Problem details
From the line containing "export IMPL_final_nets=533" onward, retype each line of the entries below exactly, last line included.
-------
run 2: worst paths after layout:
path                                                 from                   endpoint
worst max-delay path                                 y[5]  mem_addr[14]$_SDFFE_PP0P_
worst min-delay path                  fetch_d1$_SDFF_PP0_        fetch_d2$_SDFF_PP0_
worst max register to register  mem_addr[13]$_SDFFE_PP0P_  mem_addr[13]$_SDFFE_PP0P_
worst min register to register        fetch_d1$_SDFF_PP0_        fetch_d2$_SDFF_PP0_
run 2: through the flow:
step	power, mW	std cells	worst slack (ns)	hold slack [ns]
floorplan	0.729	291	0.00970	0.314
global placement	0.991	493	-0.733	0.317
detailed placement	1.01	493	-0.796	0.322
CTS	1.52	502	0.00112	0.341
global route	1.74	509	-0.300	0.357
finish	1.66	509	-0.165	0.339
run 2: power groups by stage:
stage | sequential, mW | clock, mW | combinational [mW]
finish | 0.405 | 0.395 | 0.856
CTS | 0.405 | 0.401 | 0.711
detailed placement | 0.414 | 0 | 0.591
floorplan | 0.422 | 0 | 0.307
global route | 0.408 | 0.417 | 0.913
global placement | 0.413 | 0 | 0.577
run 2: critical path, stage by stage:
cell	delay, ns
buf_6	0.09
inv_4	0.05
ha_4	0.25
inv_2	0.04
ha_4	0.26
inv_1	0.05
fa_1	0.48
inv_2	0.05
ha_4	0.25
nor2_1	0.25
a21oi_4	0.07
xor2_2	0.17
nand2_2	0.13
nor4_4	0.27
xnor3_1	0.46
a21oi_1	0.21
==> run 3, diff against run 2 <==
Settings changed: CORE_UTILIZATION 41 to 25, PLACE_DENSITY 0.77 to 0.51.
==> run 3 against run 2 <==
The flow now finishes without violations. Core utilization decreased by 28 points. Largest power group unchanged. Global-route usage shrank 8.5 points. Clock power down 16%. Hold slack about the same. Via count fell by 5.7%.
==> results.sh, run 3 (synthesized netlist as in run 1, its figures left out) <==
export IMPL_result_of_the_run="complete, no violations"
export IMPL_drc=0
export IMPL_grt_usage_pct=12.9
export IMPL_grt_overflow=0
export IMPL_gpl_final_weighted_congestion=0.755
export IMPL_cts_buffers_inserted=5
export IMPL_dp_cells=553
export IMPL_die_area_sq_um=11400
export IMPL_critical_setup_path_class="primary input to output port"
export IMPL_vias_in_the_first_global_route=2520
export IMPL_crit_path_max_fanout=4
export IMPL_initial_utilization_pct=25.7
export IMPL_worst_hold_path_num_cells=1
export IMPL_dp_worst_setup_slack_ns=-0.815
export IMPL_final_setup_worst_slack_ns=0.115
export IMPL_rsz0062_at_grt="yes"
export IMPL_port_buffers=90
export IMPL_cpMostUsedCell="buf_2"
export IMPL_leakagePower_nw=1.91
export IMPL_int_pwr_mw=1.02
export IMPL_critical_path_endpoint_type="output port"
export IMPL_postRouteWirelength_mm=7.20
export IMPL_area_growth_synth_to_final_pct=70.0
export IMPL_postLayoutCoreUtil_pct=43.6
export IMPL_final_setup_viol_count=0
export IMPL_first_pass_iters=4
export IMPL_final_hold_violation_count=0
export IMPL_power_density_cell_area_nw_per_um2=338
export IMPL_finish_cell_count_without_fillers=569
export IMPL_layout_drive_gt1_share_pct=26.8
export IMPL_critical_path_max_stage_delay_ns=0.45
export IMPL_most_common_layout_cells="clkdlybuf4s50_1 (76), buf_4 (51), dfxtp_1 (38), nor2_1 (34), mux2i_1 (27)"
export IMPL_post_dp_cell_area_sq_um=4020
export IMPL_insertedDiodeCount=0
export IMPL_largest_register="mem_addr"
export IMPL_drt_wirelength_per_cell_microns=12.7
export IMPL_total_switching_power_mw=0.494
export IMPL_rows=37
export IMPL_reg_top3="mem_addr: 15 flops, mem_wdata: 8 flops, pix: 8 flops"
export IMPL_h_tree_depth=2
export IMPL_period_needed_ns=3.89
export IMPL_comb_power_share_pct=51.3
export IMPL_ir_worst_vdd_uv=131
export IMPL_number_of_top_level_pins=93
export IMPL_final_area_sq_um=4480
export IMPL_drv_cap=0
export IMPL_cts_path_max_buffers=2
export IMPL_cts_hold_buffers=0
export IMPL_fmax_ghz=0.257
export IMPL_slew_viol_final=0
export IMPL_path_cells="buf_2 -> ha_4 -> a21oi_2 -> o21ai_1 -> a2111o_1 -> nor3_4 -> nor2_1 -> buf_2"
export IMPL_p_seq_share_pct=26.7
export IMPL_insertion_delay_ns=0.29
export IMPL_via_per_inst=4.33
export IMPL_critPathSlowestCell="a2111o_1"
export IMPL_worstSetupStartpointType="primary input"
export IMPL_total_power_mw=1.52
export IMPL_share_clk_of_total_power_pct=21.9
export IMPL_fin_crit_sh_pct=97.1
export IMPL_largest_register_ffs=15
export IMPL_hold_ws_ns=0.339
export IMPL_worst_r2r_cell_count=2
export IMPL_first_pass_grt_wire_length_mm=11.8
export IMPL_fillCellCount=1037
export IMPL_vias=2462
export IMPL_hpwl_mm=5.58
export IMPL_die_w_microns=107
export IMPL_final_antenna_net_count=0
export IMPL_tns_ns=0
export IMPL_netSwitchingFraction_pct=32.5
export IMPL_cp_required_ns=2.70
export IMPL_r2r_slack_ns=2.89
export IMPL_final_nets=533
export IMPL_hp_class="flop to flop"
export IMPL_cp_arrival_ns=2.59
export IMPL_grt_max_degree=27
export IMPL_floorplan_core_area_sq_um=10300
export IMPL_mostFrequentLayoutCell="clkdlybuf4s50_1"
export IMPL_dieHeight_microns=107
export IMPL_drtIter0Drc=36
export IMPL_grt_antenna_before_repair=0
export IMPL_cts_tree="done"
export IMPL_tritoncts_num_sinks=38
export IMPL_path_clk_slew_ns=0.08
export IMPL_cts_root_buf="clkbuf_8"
-------
Finished task
export IMPL_final_nets=533
export IMPL_hp_class="flop to flop"
export IMPL_cp_arrival_ns=2.59
export IMPL_grt_max_degree=27
export IMPL_floorplan_core_area_sq_um=10300
export IMPL_mostFrequentLayoutCell="clkdlybuf4s50_1"
export IMPL_dieHeight_microns=107
export IMPL_drtIter0Drc=36
export IMPL_grt_antenna_before_repair=0
export IMPL_cts_tree="done"
export IMPL_tritoncts_num_sinks=38
export IMPL_path_clk_slew_ns=0.08
export IMPL_cts_root_buf="clkbuf_8"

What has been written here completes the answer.